ACTIVITY:
Return each line of the listing that has the word "decap" in it.

#### STUDY MATERIAL

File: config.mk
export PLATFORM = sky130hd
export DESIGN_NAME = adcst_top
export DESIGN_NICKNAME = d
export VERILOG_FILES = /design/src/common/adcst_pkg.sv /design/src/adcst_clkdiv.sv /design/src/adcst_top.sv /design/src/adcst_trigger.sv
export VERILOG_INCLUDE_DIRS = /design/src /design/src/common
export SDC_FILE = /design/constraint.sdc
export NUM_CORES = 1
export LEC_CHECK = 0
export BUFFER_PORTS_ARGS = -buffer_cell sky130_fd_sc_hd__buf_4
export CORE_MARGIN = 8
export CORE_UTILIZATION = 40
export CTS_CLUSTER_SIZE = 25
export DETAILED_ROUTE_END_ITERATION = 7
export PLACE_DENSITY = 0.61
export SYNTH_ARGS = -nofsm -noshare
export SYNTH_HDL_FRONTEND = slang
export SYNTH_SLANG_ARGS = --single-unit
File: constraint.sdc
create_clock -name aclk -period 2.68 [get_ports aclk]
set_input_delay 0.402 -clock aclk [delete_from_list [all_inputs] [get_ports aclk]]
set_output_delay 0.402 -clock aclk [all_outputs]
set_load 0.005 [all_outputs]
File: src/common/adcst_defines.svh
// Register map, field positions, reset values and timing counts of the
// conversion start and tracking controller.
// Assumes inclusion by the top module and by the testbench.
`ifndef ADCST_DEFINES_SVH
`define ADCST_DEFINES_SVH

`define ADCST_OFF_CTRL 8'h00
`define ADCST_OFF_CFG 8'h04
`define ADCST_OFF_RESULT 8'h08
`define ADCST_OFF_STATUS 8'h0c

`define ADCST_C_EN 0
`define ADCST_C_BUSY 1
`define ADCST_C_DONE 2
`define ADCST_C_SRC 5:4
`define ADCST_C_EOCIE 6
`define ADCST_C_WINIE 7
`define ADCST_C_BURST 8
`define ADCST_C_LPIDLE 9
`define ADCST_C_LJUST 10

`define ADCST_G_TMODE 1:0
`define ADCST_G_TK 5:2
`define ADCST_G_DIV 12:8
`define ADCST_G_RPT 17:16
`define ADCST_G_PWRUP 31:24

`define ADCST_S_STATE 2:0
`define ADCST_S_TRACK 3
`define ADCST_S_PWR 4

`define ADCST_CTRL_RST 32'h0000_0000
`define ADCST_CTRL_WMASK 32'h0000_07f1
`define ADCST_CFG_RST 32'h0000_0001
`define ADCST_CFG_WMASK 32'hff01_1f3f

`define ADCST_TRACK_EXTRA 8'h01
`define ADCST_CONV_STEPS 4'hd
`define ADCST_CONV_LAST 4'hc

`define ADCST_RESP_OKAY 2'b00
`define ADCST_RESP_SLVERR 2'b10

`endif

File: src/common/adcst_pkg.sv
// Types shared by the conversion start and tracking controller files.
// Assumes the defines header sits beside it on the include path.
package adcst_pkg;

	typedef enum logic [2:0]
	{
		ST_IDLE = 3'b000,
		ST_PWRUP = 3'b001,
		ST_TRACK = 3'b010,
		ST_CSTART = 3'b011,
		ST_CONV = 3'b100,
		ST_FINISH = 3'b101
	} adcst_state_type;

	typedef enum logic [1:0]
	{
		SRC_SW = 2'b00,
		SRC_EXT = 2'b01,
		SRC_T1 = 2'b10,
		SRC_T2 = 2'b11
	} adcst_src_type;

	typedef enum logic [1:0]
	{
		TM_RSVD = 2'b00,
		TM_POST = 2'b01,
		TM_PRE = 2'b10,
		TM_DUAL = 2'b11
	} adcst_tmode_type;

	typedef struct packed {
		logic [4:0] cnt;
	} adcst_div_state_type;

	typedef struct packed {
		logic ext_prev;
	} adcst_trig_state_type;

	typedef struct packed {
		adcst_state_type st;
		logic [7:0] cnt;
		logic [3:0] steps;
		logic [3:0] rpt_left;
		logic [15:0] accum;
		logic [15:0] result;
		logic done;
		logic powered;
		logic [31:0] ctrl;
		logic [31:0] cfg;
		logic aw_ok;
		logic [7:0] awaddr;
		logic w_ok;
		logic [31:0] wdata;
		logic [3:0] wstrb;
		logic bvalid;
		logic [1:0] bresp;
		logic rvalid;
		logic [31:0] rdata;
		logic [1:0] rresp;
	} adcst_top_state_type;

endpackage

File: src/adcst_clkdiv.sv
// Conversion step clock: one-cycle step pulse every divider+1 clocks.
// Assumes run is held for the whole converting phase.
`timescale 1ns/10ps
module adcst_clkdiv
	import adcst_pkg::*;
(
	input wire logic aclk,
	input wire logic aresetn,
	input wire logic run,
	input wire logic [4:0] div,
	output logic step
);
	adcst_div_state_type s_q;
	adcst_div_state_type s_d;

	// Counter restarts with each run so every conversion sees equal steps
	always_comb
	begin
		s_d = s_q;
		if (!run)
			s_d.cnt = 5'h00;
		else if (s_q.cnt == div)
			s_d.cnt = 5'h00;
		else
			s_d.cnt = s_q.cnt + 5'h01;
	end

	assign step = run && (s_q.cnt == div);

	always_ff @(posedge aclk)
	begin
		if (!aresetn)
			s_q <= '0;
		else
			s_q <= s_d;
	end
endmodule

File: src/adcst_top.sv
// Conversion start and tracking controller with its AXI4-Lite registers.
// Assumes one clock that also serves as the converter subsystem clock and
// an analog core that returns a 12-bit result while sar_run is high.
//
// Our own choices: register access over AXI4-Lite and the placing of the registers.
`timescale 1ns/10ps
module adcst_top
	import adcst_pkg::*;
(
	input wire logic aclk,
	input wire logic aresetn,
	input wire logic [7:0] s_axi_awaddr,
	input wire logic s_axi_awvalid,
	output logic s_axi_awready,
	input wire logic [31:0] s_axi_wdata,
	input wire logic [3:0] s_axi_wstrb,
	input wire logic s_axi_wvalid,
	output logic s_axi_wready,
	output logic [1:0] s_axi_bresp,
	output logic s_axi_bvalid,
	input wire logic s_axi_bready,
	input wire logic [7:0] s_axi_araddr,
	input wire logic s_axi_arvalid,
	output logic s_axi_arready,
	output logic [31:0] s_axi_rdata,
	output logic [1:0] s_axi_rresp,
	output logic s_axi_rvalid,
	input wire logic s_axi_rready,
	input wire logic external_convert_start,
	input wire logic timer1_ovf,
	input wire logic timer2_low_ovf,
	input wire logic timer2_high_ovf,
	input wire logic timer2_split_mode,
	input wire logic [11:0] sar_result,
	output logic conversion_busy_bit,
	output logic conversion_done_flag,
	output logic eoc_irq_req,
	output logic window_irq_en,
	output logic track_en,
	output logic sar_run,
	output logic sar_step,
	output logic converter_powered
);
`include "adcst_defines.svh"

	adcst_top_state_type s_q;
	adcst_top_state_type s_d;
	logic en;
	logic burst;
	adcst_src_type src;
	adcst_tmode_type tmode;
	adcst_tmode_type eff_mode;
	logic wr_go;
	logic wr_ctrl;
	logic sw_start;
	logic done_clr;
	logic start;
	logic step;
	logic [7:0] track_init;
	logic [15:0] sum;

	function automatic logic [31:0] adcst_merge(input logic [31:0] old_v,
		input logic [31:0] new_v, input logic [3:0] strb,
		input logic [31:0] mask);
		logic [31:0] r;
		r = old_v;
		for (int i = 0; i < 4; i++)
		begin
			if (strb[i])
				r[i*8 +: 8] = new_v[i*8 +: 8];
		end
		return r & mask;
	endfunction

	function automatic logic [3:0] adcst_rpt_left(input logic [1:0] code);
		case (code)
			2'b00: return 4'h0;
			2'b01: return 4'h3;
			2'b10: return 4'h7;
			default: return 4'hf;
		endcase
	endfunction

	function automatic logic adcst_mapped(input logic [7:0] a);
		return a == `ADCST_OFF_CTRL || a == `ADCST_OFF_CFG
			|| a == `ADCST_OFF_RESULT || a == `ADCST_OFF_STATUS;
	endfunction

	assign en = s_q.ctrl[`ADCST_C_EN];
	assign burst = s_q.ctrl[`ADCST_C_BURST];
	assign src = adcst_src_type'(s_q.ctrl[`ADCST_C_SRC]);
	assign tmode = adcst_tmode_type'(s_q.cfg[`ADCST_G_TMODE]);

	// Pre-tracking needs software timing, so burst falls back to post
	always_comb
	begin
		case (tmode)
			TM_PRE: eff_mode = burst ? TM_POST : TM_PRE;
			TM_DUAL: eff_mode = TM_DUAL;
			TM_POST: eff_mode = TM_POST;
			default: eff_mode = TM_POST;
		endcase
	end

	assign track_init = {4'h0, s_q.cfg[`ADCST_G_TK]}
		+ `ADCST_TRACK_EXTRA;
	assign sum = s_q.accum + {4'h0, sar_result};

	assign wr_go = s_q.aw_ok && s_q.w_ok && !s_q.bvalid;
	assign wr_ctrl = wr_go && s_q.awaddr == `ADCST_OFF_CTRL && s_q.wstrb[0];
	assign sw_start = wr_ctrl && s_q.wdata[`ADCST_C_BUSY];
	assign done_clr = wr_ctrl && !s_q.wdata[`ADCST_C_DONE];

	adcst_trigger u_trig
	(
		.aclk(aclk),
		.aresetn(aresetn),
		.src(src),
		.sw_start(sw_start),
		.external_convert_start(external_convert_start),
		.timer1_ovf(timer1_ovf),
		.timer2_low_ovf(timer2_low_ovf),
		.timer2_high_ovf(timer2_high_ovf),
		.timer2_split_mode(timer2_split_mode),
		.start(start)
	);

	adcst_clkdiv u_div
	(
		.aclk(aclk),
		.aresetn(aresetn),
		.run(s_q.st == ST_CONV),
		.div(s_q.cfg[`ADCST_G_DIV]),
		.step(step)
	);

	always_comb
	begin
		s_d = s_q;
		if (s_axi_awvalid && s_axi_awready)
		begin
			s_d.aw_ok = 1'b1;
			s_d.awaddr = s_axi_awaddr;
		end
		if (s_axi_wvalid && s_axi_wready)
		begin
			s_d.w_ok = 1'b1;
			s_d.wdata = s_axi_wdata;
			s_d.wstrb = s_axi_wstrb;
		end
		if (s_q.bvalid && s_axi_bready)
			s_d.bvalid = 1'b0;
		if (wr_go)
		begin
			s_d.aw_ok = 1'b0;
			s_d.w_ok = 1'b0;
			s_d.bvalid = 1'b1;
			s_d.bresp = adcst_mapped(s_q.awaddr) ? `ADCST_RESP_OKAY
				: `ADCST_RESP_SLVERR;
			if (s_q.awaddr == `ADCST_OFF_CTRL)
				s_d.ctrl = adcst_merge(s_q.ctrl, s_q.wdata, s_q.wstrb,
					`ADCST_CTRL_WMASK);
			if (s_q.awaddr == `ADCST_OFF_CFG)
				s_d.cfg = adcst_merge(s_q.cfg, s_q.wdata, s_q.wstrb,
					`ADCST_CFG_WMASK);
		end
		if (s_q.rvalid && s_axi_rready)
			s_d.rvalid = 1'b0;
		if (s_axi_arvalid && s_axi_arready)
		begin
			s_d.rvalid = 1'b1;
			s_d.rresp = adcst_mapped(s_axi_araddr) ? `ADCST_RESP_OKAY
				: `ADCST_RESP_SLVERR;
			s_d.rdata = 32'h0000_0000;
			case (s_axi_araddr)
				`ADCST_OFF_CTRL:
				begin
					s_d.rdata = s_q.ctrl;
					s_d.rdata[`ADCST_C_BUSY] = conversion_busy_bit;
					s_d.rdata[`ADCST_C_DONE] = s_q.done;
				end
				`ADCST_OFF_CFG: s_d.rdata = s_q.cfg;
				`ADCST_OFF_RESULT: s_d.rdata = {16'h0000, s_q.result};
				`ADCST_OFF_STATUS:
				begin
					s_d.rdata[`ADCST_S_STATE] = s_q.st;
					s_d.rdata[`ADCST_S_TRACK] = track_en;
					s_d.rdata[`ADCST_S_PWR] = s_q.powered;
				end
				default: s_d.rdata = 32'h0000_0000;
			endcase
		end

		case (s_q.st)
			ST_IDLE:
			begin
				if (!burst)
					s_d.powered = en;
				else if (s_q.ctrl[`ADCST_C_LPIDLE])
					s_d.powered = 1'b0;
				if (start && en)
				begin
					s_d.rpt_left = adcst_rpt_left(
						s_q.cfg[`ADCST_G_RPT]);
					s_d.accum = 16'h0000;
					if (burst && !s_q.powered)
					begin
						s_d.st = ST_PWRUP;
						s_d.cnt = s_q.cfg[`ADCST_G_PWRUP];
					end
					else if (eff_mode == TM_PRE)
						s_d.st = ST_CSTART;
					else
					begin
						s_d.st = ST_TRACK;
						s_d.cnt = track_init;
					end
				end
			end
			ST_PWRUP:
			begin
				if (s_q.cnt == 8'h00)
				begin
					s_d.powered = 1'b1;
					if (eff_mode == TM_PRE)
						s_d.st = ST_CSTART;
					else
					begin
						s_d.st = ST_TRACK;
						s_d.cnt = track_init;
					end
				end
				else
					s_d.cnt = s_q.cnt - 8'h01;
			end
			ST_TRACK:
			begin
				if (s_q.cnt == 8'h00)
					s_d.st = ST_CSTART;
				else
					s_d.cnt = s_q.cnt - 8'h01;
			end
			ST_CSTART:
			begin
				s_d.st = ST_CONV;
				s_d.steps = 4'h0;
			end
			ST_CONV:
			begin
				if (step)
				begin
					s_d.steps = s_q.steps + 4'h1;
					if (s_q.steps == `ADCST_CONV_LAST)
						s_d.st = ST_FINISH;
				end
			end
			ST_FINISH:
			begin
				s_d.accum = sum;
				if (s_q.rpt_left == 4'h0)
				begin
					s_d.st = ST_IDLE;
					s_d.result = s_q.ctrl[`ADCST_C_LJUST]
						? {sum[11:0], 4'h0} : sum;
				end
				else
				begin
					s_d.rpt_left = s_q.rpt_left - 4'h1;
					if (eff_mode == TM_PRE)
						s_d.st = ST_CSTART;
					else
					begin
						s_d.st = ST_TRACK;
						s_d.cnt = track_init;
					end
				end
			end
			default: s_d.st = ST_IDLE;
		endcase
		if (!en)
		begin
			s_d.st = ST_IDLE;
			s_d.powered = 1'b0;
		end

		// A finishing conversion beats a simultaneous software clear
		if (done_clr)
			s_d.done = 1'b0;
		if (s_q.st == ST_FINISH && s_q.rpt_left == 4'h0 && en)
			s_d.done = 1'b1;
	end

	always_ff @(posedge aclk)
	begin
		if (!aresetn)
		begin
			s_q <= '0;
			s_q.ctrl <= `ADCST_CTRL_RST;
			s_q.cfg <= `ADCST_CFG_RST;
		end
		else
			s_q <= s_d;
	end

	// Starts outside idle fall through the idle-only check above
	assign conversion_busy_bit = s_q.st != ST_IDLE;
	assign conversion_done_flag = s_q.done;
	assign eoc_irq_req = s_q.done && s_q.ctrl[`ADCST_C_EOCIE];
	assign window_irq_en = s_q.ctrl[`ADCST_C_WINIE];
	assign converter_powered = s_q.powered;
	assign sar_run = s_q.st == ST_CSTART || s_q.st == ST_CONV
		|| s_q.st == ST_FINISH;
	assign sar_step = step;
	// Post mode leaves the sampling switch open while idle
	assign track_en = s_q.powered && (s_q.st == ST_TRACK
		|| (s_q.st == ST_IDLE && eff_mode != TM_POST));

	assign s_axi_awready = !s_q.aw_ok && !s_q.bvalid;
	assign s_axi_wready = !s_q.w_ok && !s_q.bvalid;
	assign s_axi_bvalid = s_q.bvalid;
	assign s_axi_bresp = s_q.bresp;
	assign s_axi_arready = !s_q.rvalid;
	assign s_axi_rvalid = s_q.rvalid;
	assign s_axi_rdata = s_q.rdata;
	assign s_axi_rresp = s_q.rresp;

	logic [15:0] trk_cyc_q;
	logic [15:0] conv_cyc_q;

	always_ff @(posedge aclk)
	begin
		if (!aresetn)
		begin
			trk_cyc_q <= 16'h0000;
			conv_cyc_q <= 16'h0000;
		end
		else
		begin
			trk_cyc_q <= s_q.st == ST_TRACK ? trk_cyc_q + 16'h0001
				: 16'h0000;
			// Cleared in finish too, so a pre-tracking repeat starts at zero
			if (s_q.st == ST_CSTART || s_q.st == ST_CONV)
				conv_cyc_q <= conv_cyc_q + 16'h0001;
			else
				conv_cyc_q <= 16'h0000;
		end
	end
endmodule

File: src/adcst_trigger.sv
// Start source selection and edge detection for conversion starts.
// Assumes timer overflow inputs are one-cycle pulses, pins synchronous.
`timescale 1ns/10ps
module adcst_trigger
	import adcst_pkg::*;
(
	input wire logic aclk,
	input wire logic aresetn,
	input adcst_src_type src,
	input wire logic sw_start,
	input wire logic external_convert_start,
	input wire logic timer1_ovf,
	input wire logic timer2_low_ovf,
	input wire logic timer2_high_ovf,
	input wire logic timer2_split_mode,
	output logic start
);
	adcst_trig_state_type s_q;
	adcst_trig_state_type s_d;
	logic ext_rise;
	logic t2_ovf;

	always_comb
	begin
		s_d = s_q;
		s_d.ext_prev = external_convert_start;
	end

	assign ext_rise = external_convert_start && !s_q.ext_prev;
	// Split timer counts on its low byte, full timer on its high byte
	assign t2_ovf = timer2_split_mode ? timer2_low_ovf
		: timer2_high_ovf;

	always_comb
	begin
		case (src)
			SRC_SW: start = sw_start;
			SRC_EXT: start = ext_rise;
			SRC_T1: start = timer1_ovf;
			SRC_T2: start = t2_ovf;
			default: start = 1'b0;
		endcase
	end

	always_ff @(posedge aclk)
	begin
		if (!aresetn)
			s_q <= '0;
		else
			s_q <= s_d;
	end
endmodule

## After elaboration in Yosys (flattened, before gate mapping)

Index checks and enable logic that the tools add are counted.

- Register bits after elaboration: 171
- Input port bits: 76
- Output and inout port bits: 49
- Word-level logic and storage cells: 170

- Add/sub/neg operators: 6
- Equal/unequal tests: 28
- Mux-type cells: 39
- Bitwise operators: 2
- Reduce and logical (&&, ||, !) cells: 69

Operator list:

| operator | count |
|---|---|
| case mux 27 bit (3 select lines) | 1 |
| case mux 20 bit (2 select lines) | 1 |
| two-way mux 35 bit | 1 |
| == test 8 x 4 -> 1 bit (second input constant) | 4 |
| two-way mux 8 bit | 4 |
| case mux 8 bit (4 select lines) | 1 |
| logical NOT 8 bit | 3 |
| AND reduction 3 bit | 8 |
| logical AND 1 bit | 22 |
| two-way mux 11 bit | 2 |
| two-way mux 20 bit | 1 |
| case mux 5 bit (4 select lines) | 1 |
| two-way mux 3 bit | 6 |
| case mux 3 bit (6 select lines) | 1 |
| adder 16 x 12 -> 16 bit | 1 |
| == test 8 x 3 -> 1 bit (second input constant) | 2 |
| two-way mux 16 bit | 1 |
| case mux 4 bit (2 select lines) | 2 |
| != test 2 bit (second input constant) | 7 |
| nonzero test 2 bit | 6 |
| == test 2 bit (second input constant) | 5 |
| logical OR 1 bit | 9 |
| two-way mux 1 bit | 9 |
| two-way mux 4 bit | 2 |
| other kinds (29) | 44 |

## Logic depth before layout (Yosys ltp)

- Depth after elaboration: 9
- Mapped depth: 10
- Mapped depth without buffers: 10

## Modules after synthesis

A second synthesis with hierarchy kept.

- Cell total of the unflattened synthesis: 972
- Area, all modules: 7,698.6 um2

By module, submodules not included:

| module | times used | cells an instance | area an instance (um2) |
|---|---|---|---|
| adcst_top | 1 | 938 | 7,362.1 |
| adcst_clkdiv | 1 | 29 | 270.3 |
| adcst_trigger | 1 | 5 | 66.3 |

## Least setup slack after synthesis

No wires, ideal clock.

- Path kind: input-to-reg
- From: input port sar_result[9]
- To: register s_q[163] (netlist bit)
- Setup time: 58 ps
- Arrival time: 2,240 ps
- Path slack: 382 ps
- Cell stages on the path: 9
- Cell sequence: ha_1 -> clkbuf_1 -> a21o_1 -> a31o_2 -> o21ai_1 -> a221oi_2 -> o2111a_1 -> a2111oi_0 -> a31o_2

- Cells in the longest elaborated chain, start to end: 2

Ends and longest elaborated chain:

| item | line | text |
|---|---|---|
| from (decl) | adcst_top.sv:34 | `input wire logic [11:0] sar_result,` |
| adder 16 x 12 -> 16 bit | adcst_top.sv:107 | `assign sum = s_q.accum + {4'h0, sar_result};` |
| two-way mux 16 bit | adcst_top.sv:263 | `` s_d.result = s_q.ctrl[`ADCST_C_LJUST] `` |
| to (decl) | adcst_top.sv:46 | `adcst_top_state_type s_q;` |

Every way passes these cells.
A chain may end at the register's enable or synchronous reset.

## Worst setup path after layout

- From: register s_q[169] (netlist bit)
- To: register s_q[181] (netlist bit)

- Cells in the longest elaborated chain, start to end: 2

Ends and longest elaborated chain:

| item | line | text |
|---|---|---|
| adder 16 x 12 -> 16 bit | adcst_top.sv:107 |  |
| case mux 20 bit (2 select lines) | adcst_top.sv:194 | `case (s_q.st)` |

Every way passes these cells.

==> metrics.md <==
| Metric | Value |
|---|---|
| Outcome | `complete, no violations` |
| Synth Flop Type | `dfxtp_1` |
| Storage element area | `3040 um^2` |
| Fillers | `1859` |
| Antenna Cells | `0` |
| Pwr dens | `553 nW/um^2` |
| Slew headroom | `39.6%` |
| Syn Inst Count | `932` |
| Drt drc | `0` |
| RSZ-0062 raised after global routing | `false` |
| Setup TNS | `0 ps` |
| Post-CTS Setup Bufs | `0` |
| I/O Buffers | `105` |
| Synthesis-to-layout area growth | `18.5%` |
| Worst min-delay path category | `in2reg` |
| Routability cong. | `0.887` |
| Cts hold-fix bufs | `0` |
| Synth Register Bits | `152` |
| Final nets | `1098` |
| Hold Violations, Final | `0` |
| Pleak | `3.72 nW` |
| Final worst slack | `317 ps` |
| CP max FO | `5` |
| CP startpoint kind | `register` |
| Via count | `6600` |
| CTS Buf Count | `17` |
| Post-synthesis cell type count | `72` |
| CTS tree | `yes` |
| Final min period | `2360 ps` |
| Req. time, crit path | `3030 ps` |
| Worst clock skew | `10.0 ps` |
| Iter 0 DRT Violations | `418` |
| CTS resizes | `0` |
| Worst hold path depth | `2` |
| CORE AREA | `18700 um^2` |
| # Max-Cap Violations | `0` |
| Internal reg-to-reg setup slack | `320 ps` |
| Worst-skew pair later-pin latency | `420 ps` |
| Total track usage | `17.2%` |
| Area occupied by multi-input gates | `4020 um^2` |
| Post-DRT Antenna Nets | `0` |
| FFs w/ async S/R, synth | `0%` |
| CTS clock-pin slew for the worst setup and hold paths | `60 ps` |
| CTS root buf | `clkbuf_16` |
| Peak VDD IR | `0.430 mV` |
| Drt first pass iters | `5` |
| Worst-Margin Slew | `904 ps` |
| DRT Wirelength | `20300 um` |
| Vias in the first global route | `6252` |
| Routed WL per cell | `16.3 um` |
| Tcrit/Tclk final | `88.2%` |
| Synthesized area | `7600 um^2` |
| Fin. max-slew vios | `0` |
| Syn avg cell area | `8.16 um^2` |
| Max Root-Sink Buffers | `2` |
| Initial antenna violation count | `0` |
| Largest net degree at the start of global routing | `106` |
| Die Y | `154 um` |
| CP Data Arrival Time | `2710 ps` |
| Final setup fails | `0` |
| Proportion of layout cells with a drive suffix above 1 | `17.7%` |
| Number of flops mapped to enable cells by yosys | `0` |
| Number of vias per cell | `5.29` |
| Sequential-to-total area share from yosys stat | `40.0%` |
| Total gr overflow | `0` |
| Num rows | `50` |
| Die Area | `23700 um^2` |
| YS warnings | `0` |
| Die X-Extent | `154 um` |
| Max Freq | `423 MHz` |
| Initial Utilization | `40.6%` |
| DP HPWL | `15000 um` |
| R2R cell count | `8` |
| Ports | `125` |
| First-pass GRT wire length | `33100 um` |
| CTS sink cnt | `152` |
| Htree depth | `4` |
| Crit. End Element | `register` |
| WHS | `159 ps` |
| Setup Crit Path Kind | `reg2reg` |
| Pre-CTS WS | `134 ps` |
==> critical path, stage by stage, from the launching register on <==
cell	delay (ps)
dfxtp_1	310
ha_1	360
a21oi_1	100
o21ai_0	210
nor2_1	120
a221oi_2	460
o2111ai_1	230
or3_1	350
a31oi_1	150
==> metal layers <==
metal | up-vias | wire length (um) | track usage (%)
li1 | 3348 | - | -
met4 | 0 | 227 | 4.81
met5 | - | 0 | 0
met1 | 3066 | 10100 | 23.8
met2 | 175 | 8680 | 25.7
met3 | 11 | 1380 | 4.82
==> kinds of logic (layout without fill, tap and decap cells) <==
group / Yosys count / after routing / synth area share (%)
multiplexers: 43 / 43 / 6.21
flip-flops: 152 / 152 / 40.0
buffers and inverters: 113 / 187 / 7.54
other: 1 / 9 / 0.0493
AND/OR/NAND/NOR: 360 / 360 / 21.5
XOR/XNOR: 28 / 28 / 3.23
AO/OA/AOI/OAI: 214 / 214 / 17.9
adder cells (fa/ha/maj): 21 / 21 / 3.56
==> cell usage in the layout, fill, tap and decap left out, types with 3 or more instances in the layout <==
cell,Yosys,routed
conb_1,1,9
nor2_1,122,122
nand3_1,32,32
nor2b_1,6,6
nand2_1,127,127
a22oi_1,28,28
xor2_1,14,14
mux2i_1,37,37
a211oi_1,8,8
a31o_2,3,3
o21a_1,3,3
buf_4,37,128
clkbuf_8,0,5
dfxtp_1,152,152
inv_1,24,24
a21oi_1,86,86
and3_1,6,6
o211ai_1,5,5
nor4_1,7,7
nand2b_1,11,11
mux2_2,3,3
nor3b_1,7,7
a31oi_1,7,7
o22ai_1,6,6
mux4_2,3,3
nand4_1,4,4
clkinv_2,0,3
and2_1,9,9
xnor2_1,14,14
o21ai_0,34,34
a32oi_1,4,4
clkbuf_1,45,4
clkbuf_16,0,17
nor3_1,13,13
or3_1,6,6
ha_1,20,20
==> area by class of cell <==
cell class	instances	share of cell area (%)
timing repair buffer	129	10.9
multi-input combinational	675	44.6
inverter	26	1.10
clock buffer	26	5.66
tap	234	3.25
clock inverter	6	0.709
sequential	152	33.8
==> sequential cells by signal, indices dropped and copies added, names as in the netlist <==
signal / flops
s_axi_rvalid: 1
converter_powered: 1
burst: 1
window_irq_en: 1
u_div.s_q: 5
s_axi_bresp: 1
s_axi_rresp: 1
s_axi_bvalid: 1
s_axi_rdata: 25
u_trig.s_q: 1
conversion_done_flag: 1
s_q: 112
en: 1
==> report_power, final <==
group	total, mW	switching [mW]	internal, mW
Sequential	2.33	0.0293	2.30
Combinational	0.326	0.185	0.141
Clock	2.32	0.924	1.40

########

OUTPUT BELOW:
==> kinds of logic (layout without fill, tap and decap cells) <==
==> cell usage in the layout, fill, tap and decap left out, types with 3 or more instances in the layout <==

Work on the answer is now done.